I never met Robert Bechtle. I admired his work in museums and at the San Francisco airport where I saw his painting, "Frisco Nova." He was a local guy, born in San Francisco three years after my father. Through his work with hyper-realism, he taught me a valuable lesson about seeing. Seeing what we always see but never see. In photo-like paintings of ordinary places and people and things, Bechtle, a quiet man, yelled: LOOK AT THIS. There's nothing better than this! Look harder! What do you see?

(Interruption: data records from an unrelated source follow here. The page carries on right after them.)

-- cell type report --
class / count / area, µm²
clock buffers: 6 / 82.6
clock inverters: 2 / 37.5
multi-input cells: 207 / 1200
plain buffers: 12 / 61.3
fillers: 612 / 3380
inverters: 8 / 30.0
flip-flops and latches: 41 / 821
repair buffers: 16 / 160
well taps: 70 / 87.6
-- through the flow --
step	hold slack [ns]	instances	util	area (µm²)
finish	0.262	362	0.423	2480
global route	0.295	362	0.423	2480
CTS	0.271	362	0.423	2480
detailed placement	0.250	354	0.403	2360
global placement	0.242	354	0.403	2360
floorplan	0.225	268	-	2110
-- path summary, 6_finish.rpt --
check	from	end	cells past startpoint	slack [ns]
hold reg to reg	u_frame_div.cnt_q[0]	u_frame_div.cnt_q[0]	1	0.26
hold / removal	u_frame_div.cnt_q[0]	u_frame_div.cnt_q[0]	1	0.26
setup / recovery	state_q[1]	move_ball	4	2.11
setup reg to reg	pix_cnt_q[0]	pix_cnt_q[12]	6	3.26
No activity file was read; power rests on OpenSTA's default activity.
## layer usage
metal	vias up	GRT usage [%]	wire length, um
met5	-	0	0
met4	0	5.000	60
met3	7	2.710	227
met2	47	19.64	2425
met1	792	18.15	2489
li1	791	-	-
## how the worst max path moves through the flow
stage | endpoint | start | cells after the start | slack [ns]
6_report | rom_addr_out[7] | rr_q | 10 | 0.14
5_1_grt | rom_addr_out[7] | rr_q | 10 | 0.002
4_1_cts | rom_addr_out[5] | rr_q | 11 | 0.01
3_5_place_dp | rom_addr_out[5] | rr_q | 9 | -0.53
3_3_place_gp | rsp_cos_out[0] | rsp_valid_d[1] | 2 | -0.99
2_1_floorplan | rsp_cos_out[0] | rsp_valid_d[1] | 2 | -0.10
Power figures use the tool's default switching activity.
<file path="src/rtl/clcd_char_writer.sv">
// Character-stream front end for the 16x2 CLCD: turns characters and clear requests
// into address/data/clear beats for the signal generator while tracking the cursor.
module clcd_char_writer #(
   parameter int unsigned COLS       = 16,
   parameter logic [7:0]  ROW1_BASE  = 8'h40,
   parameter int unsigned CLEAR_WAIT = 164000
) (
   input  logic       clk,
   input  logic       reset_p,
   input  logic       i_init_done,
   input  logic [7:0] i_char,
   input  logic       i_char_valid,
   output logic       o_char_ready,
   input  logic       i_clear,
   output logic       o_busy,
   output logic [7:0] o_data,
   output logic       o_RS,
   output logic       o_RW,
   output logic       o_valid,
   input  logic       i_busy,
   output logic [3:0] o_col,
   output logic       o_row
);

   localparam int unsigned      CNT_W     = $clog2(CLEAR_WAIT + 1);
   localparam logic [3:0]       LAST_COL  = 4'(COLS - 1);
   localparam logic [CNT_W-1:0] LAST_CNT  = CNT_W'(CLEAR_WAIT - 1);
   localparam logic [7:0]       NEWLINE   = 8'h0A;
   localparam logic [7:0]       CMD_CLEAR = 8'h01;
   localparam logic [7:0]       CMD_DDRAM = 8'h80;

   typedef enum logic [2:0] {IDLE, ISSUE, ACK_WAIT, DONE_WAIT, CLR_DELAY} state_t;

   state_t           state_q, state_d;
   logic [3:0]       col_q, col_d;
   logic             row_q, row_d;
   logic             need_addr_q, need_addr_d;
   logic             clr_pend_q, clr_pend_d;
   logic             op_clr_q, op_clr_d;
   logic [7:0]       char_q, char_d;
   logic [CNT_W-1:0] cnt_q, cnt_d;
   logic             valid_d, rs_d, ready_d, busy_d;
   logic [7:0]       data_d, addr_cmd;
   logic             accept;

   assign o_RW  = 1'b0;
   assign o_col = col_q;
   assign o_row = row_q;

   // State and datapath registers
   always_ff @(posedge clk or posedge reset_p) begin
      if (reset_p) begin
         state_q      <= IDLE;
         col_q        <= 4'd0;
         row_q        <= 1'b0;
         need_addr_q  <= 1'b1;
         clr_pend_q   <= 1'b0;
         op_clr_q     <= 1'b0;
         char_q       <= 8'h00;
         cnt_q        <= '0;
         o_valid      <= 1'b0;
         o_data       <= 8'h00;
         o_RS         <= 1'b0;
         o_char_ready <= 1'b0;
         o_busy       <= 1'b0;
      end else begin
         state_q      <= state_d;
         col_q        <= col_d;
         row_q        <= row_d;
         need_addr_q  <= need_addr_d;
         clr_pend_q   <= clr_pend_d;
         op_clr_q     <= op_clr_d;
         char_q       <= char_d;
         cnt_q        <= cnt_d;
         o_valid      <= valid_d;
         o_data       <= data_d;
         o_RS         <= rs_d;
         o_char_ready <= ready_d;
         o_busy       <= busy_d;
      end
   end

   // Next-state, cursor and beat generation
   always_comb begin
      state_d     = state_q;
      col_d       = col_q;
      row_d       = row_q;
      need_addr_d = need_addr_q;
      clr_pend_d  = clr_pend_q | i_clear;
      op_clr_d    = op_clr_q;
      char_d      = char_q;
      cnt_d       = cnt_q;
      valid_d     = 1'b0;
      data_d      = o_data;
      rs_d        = o_RS;
      addr_cmd    = CMD_DDRAM | (row_q ? ROW1_BASE : 8'h00) | {4'h0, col_q};
      accept      = (state_q == IDLE) & i_char_valid & o_char_ready & ~i_clear;

      case (state_q)
         IDLE: begin
            if (i_init_done && clr_pend_q) begin
               op_clr_d = 1'b1;
               state_d  = ISSUE;
            end else if (accept) begin
               if (i_char == NEWLINE) begin
                  row_d       = ~row_q;
                  col_d       = 4'd0;
                  need_addr_d = 1'b1;
               end else begin
                  char_d   = i_char;
                  op_clr_d = 1'b0;
                  state_d  = ISSUE;
               end
            end
         end
         ISSUE: begin
            if (!i_busy && i_init_done) begin
               valid_d = 1'b1;
               state_d = ACK_WAIT;
               if (op_clr_q) begin
                  data_d = CMD_CLEAR;
                  rs_d   = 1'b0;
               end else if (need_addr_q) begin
                  data_d = addr_cmd;
                  rs_d   = 1'b0;
               end else begin
                  data_d = char_q;
                  rs_d   = 1'b1;
               end
            end
         end
         ACK_WAIT: begin
            if (i_busy) state_d = DONE_WAIT;
         end
         DONE_WAIT: begin
            if (!i_busy) begin
               if (op_clr_q) begin
                  cnt_d   = '0;
                  state_d = CLR_DELAY;
               end else if (need_addr_q) begin
                  // Address beat done; the data beat follows unless init has dropped
                  need_addr_d = 1'b0;
                  state_d     = i_init_done ? ISSUE : IDLE;
               end else begin
                  state_d = IDLE;
                  if (col_q == LAST_COL) begin
                     col_d       = 4'd0;
                     row_d       = ~row_q;
                     need_addr_d = 1'b1;
                  end else begin
                     col_d = col_q + 4'd1;
                  end
               end
            end
         end
         CLR_DELAY: begin
            if (cnt_q == LAST_CNT) begin
               col_d       = 4'd0;
               row_d       = 1'b0;
               need_addr_d = 1'b1;
               clr_pend_d  = i_clear;
               op_clr_d    = 1'b0;
               state_d     = IDLE;
            end else begin
               cnt_d = cnt_q + CNT_W'(1);
            end
         end
         default: state_d = IDLE;
      endcase

      ready_d = (state_d == IDLE) & i_init_done & ~clr_pend_d & ~accept;
      busy_d  = (state_d != IDLE) | clr_pend_d;
   end

endmodule

</file>
<file path="config.mk">
export PLATFORM = sky130hd
export DESIGN_NAME = clcd_char_writer
export DESIGN_NICKNAME = d
export VERILOG_FILES = /design/src/rtl/clcd_char_writer.sv
export SDC_FILE = /design/constraint.sdc
export NUM_CORES = 1
export LEC_CHECK = 0
export BUFFER_PORTS_ARGS = -buffer_cell sky130_fd_sc_hd__buf_2
export CAP_MARGIN = 20
export CELL_PAD_IN_SITES_DETAIL_PLACEMENT = 0
export CELL_PAD_IN_SITES_GLOBAL_PLACEMENT = 1
export CORE_MARGIN = 3
export CORE_UTILIZATION = 31
export CTS_CLUSTER_DIAMETER = 120
export DETAILED_ROUTE_END_ITERATION = 6
export PLACE_DENSITY_LB_ADDON = 0.1
export SLEW_MARGIN = 10
export SYNTH_ARGS = -nofsm -noshare
export SYNTH_HDL_FRONTEND = slang
export SYNTH_SLANG_ARGS = --single-unit
</file>
<file path="constraint.sdc">
create_clock -name clk -period 6.2 [get_ports clk]
set_clock_uncertainty 0.2 [all_clocks]
set_input_delay 0.31 -clock clk [delete_from_list [all_inputs] [get_ports clk]]
set_output_delay 0.31 -clock clk [all_outputs]
set_load 0.1 [all_outputs]
</file>
==> out/metrics.yaml, run 1 <==
crit_path_end_kind: "flop"
dr.pass1.iters: 4
start_util_pct: 32.5
drt.antenna.violating_nets: 0
max_slew_margin_pct: 41.8
synth_xor_xnor_area_share_pct: 4.12
grt_max_degree: 28
cp-start-kind: "flop"
clk-insertion-delay-late_ps: 310
syn_inst: 256
synthArstFlopShare_pct: 100
cp.arrival_ps: 2400
yosysTopAreaCell: "dfrtp_1"
wl_per_cell_microns: 15.8
ys_types: 56
ys_seq_area_share_pct: 48.1
coreArea_sq_um: 7850
fillCellCount: 840
cts_tree: "built"
synth_area_sq_um: 2550
critPathMaxStageDelay_ps: 440
grt.total_usage_pct: 14.2
place_congestion: 0.762
hold_ws_ps: 18.4
hold_viol_final: 0
tns_ps: 0
grt_overflow: 0
syn2layout_area_growth_pct: 13.4
synthTopCellsByArea: "dfrtp_1 47%, mux2_2 4.0%, nor2_1 3.7%"
synth_compound_area_share_pct: 14.2
required_ps: 6200
syn_avg_cell_area_sq_um: 9.98
crit_slowest_cell: "or2_1"
syn-num-nets: 272
antenna_cells: 0
grt_pass1_wl_microns: 10900
period_share_pct: 38.7
cts.sinks: 49
antenna_found_initial: 0
synth-main-ff-cell: "dfrtp_1"
synth-simple-area-share_pct: 22.9
cts_inserted_buffers: 5
worstPathMaxFanout: 9
post-route-util_pct: 36.9
rsz0062_at_grt: "no"
setup_violations: 0
synth_top_area_share_pct: 47.0
powerDensity_nw_per_um2: 326
fp.dieH_microns: 96.8
htreeDepth: 2
maxCapViolations: 0
criticalPathCategory: "reg -> reg"
maxSlewViolCount: 0
cts_setup_buffers: 0
dieArea_sq_um: 9360
synth-seq-cells: 49
fin_nets: 301
cts-root-buf: "clkbuf_8"
grt_pass1_vias: 2081
min_period_ps: 2400
synth_fa_ha_area_share_pct: 0.980
ir_drop_mv: 0.123
muxShareOfSynthArea_pct: 5.93
ioPinCount: 32
clk_pin_slew_ps: 100
power_uw: 944
drive_gt1_share_pct: 21.3
tightest_slew_ps: 868
vias: 1986
fmax_mhz: 417
viasPerCell: 5.12
path_cells: "ha_1 -> nand4_1 -> or2_1 -> o21ai_4 -> nand2_4 -> or3b_1"
io_buffers: 30
die_w_microns: 96.8
synth_edf_count: 0
drt_iter0_drc: 56
place_hpwl_microns: 4520
status: "complete, no violations"
wirelength_microns: 6110
holdCritPathClass: "in -> reg"
drcViolationCount: 0
power_leakage_nw: 1.30
synth_top_family_by_area: "simple AND/OR/NAND/NOR gates"
synth-warning-count: 0
rows: 32
cts.path.max_buffers: 2
-- sequential cells by signal, indices dropped and copies added (netlist names) --
register,cells
char_q,8
clr_pend_q,1
cnt_q,18
need_addr_q,1
o_RS,1
o_busy,1
o_char_ready,1
o_col,4
o_data,8
o_row,1
o_valid,1
op_clr_q,1
state_q,3
-- where the power goes --
| group | switching (mW) | internal, mW |
|---|---|---|
| Clock | 0.118 | 0.0804 |
| Sequential | 0.0726 | 0.368 |
| Combinational | 0.219 | 0.0855 |
| Total | 0.410 | 0.534 |
-- final cells by class --
type / count / area, sq um / area share (%)
Clock inverter: 3 / 21.3 / 0.735
Inverter: 9 / 33.8 / 1.17
Timing Repair Buffer: 32 / 180 / 6.22
Tap cell: 102 / 128 / 4.41
Sequential cell: 49 / 1230 / 42.4
Multi-Input combinational cell: 188 / 1240 / 42.7
Clock buffer: 5 / 68.8 / 2.38
-- worst paths after layout --
path | from | to | slack [ps] | depth (start not counted)
max in group asynchronous | reset_p | need_addr_q$_DFFE_PP1P_ | 4820 | 4
min reg2reg | o_data[3]$_DFFE_PP0P_ | o_data[3]$_DFFE_PP0P_ | 280 | 2
max | cnt_q[0]$_DFFE_PP0P_ | o_busy$_DFF_PP0_ | 3800 | 6
min | i_clear | clr_pend_q$_DFF_PP0_ | 20 | 2
max reg2reg | cnt_q[0]$_DFFE_PP0P_ | o_busy$_DFF_PP0_ | 3800 | 6
min in group asynchronous | reset_p | o_char_ready$_DFF_PP0_ | 380 | 3
-- kinds of logic after synthesis --
logic type / Yosys count
AO/OA/AOI/OAI: 51
XOR/XNOR: 12
adder cells (fa/ha/maj): 2
buffers and inverters: 19
flip-flops: 49
multiplexers: 14
other: 1
AND/OR/NAND/NOR: 108
-- through the flow --
stage	cells	area, sq um	setup WS, ps
2_1_floorplan	256	2550	3780
5_1_grt	388	2900	3600
4_1_cts	388	2900	3770
3_3_place_gp	378	2780	3790
3_5_place_dp	379	2800	3790
6_report	388	2900	3800
-- cells in the final DEF (no fill, tap or decap), drive strengths merged, types with 4 or more instances in the layout --
cell / count
dfrtp: 48
buf: 31
nor2: 25
nand2: 24
nand3: 17
o21ai: 16
inv: 10
xor2: 9
mux2: 9
o31ai: 8
nor3: 8
a31oi: 5
mux2i: 5
clkbuf: 5
nor4: 5
o211ai: 4
a211oi: 4
or3: 4
-- timing repair --
item,CTS,global route
setup endpoints to repair,0,0
resized for setup,0,0
hold endpoints to repair,22,0
hold buffers,1,0
-- critical path: cells and delay by family, from the launching register on --
kind / cells / cell delay (ps)
AOI/OAI and AO/OA: 1 / 330
adders and majority gates: 1 / 210
DFF: 1 / 410
and+or+nand+nor: 4 / 1120
-- layer usage --
layer | GRT usage (%) | vias up | share of wire, %
li1 | - | 984 | -
met1 | 19.3 | 954 | 48
met2 | 22.8 | 42 | 47
met3 | 3.17 | 6 | 4.1
met4 | 3.89 | 0 | 1.3
met5 | 0 | - | 0
-- cell usage after synthesis (2+ instances only) --
cell       count
mux2_2         9
dfrtp_1       48
nor3_1         8
nor4_1         3
o21ai_0       15
nand2b_1       3
buf_4          2
o2111ai_1      2
clkbuf_1       4
nor4b_1        3
xnor2_1        3
buf_6          2
a211oi_1       4
a21oi_1        2
a31oi_1        5
a21o_1         2
and3_1         3
nand3_1       17
mux2i_1        5
nand2_1       23
ha_1           2
or3b_1         2
nor2_1        25
xor2_1         9
o211ai_1       4
o31ai_1        8
nand4_1        3
or3_1          3
or4_1          2
inv_1          9
No activity file was read; power rests on OpenSTA's default activity.
==> inputs of run 2 (changes only) <==
==> constraint.sdc (replaced) <==
create_clock -name clk -period 2 [get_ports clk]
set_clock_uncertainty 0.2 [all_clocks]
set_input_delay 0.1 -clock clk [delete_from_list [all_inputs] [get_ports clk]]
set_output_delay 0.1 -clock clk [all_outputs]
set_load 0.1 [all_outputs]
==> out/metrics.yaml, run 2 (synthesized netlist as in run 1, its figures left out) <==
whs_path_depth: 5  # was 2
crit_path_end_kind: "flop"  # unchanged
maxCapViolations: 0  # unchanged
cts.path.max_buffers: 2  # unchanged
criticalPathCategory: "reg -> reg"  # unchanged
grt_pass1_wl_microns: 11800  # was 10900 microns
die_w_microns: 96.8  # unchanged
layout_commonest_cell: "buf_4"  # was dfrtp_1
cts_inserted_buffers: 5  # unchanged
reg2reg_slack_ps: -120  # was 3800 ps
viasPerCell: 4.93  # was 5.12
holdCritPathClass: "in -> reg"  # unchanged
grt.total_usage_pct: 15.3  # was 14.2%
failed_checks: "negative setup slack"
grt_max_degree: 22  # was 28
dr.pass1.iters: 4  # unchanged
largest_reg_flops: 18  # unchanged
io_buffers: 30  # unchanged
ioPinCount: 32  # unchanged
fmax_mhz: 472  # was 417 MHz
wirelength_microns: 6940  # was 6110 microns
hold_viol_final: 0  # unchanged
finalWorstSetupSlack_ps: -121  # was 3800 ps
cp.arrival_ps: 2100  # was 2400 ps
fillCellCount: 803  # was 840
cts-root-buf: "clkbuf_8"  # unchanged
rsz0062_at_grt: "yes"  # was no
antenna_cells: 0  # unchanged
cts.sinks: 49  # unchanged
power_leakage_nw: 1.64  # was 1.30 nW
clk-insertion-delay-late_ps: 310  # about the same
clk_pin_slew_ps: 100  # about the same
grt_pass1_vias: 2321  # was 2081
regMostFlops: "cnt_q"  # unchanged
wl_per_cell_microns: 15.2  # was 15.8 microns
required_ps: 1980  # was 6200 ps
antenna_found_initial: 0  # unchanged
post-route-util_pct: 45.6  # was 36.9%
htreeDepth: 2  # unchanged
maxSlewViolCount: 0  # unchanged
powerDensity_nw_per_um2: 972  # was 326 nW/um^2
hold_path_end: "state_q[0]$_DFF_PP0_"  # was clr_pend_q$_DFF_PP0_
setup_violations: 5  # was 0
grt_overflow: 0  # unchanged
cp-start-kind: "flop"  # unchanged
dieArea_sq_um: 9360  # unchanged
use_met1_pct: 20.0  # was 19.3%
cts_tree: "built"  # unchanged
drt_iter0_drc: 64  # was 56
rows: 32  # unchanged
met2_usage_pct: 25.7  # was 22.8%
hold_start: "i_char_valid"  # was i_clear
drive_gt1_share_pct: 39.9  # was 21.3%
coreArea_sq_um: 7850  # unchanged
period_share_pct: 106  # was 38.7%
drcViolationCount: 0  # unchanged
grt_use_met3_pct: 3.32  # was 3.17%
top_usage_layer: "met2"  # unchanged
hold_ws_ps: 64.1  # was 18.4 ps
top_regs: "cnt_q x18, char_q x8, o_data x8"  # unchanged
final_cell_mix: "55 x buf_4, 43 x dfrtp_1, 30 x buf_2, 24 x nor2_1, 22 x nand2_1"  # was 48 x dfrtp_1, 30 x buf_2, 25 x nor2_1, 23 x nand2_1, 17 x nand3_1
r2r_end: "o_row$_DFFE_PP0P_"  # was o_busy$_DFF_PP0_
syn2layout_area_growth_pct: 40.2  # was 13.4%
place_congestion: 0.828  # was 0.762
fin_nets: 368  # was 301
place_hpwl_microns: 5090  # was 4520 microns
fp.dieH_microns: 96.8  # unchanged
start_util_pct: 32.5  # unchanged
vias: 2244  # was 1986
worstPathMaxFanout: 4  # was 9
drt.antenna.violating_nets: 0  # unchanged
rr_worst_depth: 5  # was 6
ir_drop_mv: 0.374  # was 0.123 mV
min_period_ps: 2120  # was 2400 ps
status: "finished with violations"  # was complete, no violations
power_mw: 3.48  # was 944 uW
reg2reg_from: "cnt_q[11]$_DFFE_PP0P_"  # was cnt_q[0]$_DFFE_PP0P_
run 2: changes by cell type in the layout (fill, tap and decap cells not counted), moves of 3 or more:
cell | before | now
nor4b_1 | 3 | 0
nor4b_2 | 0 | 3
dfrtp_2 | 0 | 3
dfrtp_1 | 48 | 43
buf_4 | 0 | 55
o21ai_0 | 15 | 10
o21ai_1 | 0 | 4
dlygate4sd3_1 | 1 | 12
run 2: area by class of cell:
| cell class | instances | area [sq um] | share of cell area, % |
|---|---|---|---|
| clock buffer | 5 | 68.8 | 1.92 |
| clock inverter | 3 | 50.0 | 1.40 |
| inverter | 9 | 33.8 | 0.944 |
| multi-input combinational | 188 | 1360 | 37.9 |
| sequential | 49 | 1240 | 34.6 |
| tap | 102 | 128 | 3.57 |
| timing repair buffer | 99 | 706 | 19.7 |
run 2: critical path, stage by stage, from the launching register on:
cell,delay (ps)
dfrtp_1,400
or3_4,410
or2_4,290
o311a_2,390
a211oi_1,200
o21ai_0,120
run 2: per-layer routing:
layer | share of wire, % | wire length [microns] | up-vias
met4 | 0.88 | 61 | 0
met2 | 50 | 3450 | 29
met5 | 0 | 0 | -
li1 | - | - | 1120
met3 | 3.0 | 208 | 4
met1 | 46 | 3210 | 1091
run 2: how the worst max path moves through the flow:
stage / start / cells past startpoint / slack [ps] / end
floorplan: cnt_q[9]$_DFFE_PP0P_ / 6 / -70 / o_busy$_DFF_PP0_
global placement: cnt_q[12]$_DFFE_PP0P_ / 5 / -100 / o_col[0]$_DFFE_PP0P_
detailed placement: cnt_q[12]$_DFFE_PP0P_ / 5 / -130 / o_col[0]$_DFFE_PP0P_
CTS: cnt_q[12]$_DFFE_PP0P_ / 5 / -70 / o_col[0]$_DFFE_PP0P_
global route: cnt_q[0]$_DFFE_PP0P_ / 6 / -160 / o_row$_DFFE_PP0P_
finish: cnt_q[11]$_DFFE_PP0P_ / 5 / -120 / o_row$_DFFE_PP0P_
run 2: where the power goes:
group          internal, mW  switching [mW]
Clock                 0.384           0.385
Combinational         0.559           0.909
Sequential             1.14          0.0957
run 2: metrics by stage:
| step | setup TNS, ps | std cells | worst slack (ps) | area [sq um] |
|---|---|---|---|---|
| 2_1_floorplan | -118 | 256 | -73.1 | 2570 |
| 3_3_place_gp | -336 | 431 | -104 | 3180 |
| 3_5_place_dp | -388 | 431 | -126 | 3180 |
| 4_1_cts | -231 | 451 | -65.7 | 3460 |
| 5_1_grt | -934 | 455 | -162 | 3580 |
| 6_report | -222 | 455 | -121 | 3580 |
run 2: what timing repair did:
action | in CTS | in global routing
gates resized for setup | 10 | 22
pin swaps | 5 | 11
endpoints found under the hold margin | 59 | 0
setup buffers | 0 | 4
hold buffers | 12 | 0
endpoints found under the setup margin | 10 | 28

I say to you: Look up. Bechtle's triptych, "Sunset Intersection," is the image and title for this blog. Not to mention the title of my latest novel. I think that's the street I grew up on in the Parkside/Sunset district. Anyway, it's a fascinating work because it seems like the ultimate representation of reality, a painting that takes weeks of hard labor to look like a photo. But it is also mere lines and shades and colors. Turn one of the three upside down to check. It is ultimately abstract art trying to tell you something. Do you get it? Everything we see every second is lines, shades, colors. It is all two dimensional until we touch it. Until we make the first move. So what is real? What's out there, what's in here?
Robert Bechtle died this week at 88. We lost an artist, we lost a teacher. His work, his vision, his wisdom remains. And his "Alameda Gran Torino" over my desk.